## PROVIDED RECORDS
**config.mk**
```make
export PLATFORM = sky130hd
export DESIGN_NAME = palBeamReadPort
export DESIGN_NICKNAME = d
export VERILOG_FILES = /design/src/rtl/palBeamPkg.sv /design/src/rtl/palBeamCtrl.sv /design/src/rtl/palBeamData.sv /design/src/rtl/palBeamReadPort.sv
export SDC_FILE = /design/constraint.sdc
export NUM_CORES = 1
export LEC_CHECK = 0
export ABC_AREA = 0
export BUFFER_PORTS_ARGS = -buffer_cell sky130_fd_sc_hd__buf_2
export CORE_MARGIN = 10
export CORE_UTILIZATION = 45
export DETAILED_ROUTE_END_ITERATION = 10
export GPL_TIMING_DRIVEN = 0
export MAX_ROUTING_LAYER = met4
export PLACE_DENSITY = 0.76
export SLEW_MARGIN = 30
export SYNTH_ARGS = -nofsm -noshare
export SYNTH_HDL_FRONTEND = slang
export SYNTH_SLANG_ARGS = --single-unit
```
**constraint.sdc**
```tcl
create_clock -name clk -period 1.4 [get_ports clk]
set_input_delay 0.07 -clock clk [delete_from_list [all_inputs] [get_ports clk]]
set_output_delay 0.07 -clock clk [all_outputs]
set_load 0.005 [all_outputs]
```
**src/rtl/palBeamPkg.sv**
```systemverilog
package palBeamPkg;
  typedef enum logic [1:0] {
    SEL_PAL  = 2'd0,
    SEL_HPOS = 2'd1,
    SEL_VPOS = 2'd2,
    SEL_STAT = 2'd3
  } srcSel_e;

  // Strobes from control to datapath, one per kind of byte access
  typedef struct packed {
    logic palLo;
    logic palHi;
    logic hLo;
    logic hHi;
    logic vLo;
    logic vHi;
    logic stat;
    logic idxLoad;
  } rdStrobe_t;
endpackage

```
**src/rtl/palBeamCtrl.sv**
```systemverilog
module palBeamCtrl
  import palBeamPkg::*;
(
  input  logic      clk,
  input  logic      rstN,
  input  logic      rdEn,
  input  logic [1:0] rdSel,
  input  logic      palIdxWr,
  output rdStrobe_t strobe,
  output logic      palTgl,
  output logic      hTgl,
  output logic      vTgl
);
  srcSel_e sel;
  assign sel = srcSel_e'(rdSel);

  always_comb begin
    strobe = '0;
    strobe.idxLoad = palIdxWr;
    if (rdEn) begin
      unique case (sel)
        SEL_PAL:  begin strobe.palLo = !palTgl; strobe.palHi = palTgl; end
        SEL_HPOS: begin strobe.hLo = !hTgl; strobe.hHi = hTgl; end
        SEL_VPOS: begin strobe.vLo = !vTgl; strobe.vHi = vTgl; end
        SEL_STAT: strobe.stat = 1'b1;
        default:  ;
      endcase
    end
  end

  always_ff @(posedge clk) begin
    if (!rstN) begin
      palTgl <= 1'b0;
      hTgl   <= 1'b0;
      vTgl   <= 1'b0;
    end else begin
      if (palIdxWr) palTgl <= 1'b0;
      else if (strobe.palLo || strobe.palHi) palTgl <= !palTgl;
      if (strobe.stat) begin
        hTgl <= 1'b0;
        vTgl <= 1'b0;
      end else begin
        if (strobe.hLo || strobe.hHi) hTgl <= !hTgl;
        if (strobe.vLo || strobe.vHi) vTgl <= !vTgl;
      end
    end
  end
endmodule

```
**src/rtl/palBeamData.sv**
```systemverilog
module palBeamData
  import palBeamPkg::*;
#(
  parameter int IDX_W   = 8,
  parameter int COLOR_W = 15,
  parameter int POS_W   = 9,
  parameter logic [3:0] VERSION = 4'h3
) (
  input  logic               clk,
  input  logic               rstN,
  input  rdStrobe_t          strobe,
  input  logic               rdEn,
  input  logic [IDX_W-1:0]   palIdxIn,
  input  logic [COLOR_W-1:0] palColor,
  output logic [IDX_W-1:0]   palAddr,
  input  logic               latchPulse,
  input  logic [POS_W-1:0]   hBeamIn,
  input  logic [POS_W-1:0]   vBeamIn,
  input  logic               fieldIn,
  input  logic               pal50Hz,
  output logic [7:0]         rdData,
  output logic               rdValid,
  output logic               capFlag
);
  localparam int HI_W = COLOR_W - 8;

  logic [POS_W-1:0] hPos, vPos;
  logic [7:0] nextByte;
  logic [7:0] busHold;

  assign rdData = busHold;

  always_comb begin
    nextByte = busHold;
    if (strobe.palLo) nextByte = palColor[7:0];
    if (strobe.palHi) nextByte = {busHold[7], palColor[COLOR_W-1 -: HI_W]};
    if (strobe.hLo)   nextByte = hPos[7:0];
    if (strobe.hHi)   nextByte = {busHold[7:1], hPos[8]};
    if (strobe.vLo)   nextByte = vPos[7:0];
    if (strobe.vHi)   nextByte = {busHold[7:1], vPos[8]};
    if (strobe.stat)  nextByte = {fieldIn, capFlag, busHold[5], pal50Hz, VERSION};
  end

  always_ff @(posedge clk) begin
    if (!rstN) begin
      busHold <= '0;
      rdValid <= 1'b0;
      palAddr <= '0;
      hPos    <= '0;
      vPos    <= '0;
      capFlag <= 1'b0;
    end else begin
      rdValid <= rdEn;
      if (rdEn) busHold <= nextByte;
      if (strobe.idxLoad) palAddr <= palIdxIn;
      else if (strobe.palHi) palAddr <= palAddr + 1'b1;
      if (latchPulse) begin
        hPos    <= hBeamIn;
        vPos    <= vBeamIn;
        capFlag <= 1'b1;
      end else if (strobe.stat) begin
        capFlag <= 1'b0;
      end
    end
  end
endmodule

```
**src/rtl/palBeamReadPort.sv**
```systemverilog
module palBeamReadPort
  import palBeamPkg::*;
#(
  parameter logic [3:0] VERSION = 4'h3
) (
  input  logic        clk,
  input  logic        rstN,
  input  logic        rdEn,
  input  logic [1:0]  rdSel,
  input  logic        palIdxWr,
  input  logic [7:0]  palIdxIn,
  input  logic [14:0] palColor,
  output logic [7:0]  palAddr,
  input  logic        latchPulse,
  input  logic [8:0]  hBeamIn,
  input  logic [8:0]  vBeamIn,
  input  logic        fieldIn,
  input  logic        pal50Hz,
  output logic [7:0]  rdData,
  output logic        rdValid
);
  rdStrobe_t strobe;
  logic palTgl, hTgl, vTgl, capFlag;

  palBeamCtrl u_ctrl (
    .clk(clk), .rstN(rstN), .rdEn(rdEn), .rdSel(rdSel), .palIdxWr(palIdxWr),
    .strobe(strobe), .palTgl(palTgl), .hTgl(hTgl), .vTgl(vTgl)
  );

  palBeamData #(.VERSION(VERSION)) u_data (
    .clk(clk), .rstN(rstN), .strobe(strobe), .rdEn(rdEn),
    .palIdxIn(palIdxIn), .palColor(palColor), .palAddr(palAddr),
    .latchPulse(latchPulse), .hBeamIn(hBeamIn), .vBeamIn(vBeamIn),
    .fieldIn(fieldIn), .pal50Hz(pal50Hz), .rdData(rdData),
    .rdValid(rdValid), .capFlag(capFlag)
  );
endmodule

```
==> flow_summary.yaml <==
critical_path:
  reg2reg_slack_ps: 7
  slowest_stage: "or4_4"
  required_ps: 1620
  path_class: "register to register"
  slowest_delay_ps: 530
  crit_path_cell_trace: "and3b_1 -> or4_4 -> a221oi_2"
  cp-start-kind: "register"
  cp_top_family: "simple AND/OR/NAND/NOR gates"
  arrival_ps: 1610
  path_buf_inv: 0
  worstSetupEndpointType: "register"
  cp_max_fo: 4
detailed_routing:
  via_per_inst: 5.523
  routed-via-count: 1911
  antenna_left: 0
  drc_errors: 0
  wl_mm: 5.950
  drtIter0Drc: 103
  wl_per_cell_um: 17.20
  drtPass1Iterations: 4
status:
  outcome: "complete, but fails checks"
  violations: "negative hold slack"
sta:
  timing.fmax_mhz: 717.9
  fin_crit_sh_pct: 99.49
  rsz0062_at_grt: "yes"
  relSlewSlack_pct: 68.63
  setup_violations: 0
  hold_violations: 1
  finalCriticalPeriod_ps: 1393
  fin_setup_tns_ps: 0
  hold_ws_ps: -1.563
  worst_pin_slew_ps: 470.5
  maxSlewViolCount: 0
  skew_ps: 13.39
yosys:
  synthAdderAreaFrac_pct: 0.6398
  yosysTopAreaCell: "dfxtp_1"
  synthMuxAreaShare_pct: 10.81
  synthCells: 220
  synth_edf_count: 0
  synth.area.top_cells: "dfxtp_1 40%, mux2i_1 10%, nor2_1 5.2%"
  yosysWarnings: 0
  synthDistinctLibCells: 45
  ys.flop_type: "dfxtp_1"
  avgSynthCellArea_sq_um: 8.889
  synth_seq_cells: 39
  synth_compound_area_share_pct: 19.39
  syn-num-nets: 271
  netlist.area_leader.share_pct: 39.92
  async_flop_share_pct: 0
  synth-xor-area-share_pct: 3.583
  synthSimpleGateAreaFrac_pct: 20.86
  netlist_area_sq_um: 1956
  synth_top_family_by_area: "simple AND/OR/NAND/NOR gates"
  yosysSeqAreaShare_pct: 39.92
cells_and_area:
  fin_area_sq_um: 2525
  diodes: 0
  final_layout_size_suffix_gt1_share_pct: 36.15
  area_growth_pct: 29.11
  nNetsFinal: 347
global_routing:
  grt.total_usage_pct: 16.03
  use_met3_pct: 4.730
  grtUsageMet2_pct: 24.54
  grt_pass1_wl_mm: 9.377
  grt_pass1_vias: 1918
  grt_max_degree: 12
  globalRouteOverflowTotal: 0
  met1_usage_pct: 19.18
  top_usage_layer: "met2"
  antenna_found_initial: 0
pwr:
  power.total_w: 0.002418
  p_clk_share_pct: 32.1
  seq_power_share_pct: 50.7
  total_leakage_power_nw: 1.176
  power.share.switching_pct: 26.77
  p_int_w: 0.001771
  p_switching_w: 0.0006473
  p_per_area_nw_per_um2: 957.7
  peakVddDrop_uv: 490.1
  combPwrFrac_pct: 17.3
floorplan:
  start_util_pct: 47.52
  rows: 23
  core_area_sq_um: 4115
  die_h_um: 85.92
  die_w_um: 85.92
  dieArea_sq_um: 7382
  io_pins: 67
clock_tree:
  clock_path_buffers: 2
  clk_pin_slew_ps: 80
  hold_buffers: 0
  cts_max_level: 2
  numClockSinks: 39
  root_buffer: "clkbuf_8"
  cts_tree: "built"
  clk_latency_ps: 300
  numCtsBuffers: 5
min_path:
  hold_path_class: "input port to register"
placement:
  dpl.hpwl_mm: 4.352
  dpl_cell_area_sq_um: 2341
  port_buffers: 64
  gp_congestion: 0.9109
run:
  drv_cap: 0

## TASK BRIEF
Copy out all lines of the material containing the word "palHi".

## FINAL ANSWER
    logic palHi;
        SEL_PAL:  begin strobe.palLo = !palTgl; strobe.palHi = palTgl; end
      else if (strobe.palLo || strobe.palHi) palTgl <= !palTgl;
    if (strobe.palHi) nextByte = {busHold[7], palColor[COLOR_W-1 -: HI_W]};
      else if (strobe.palHi) palAddr <= palAddr + 1'b1;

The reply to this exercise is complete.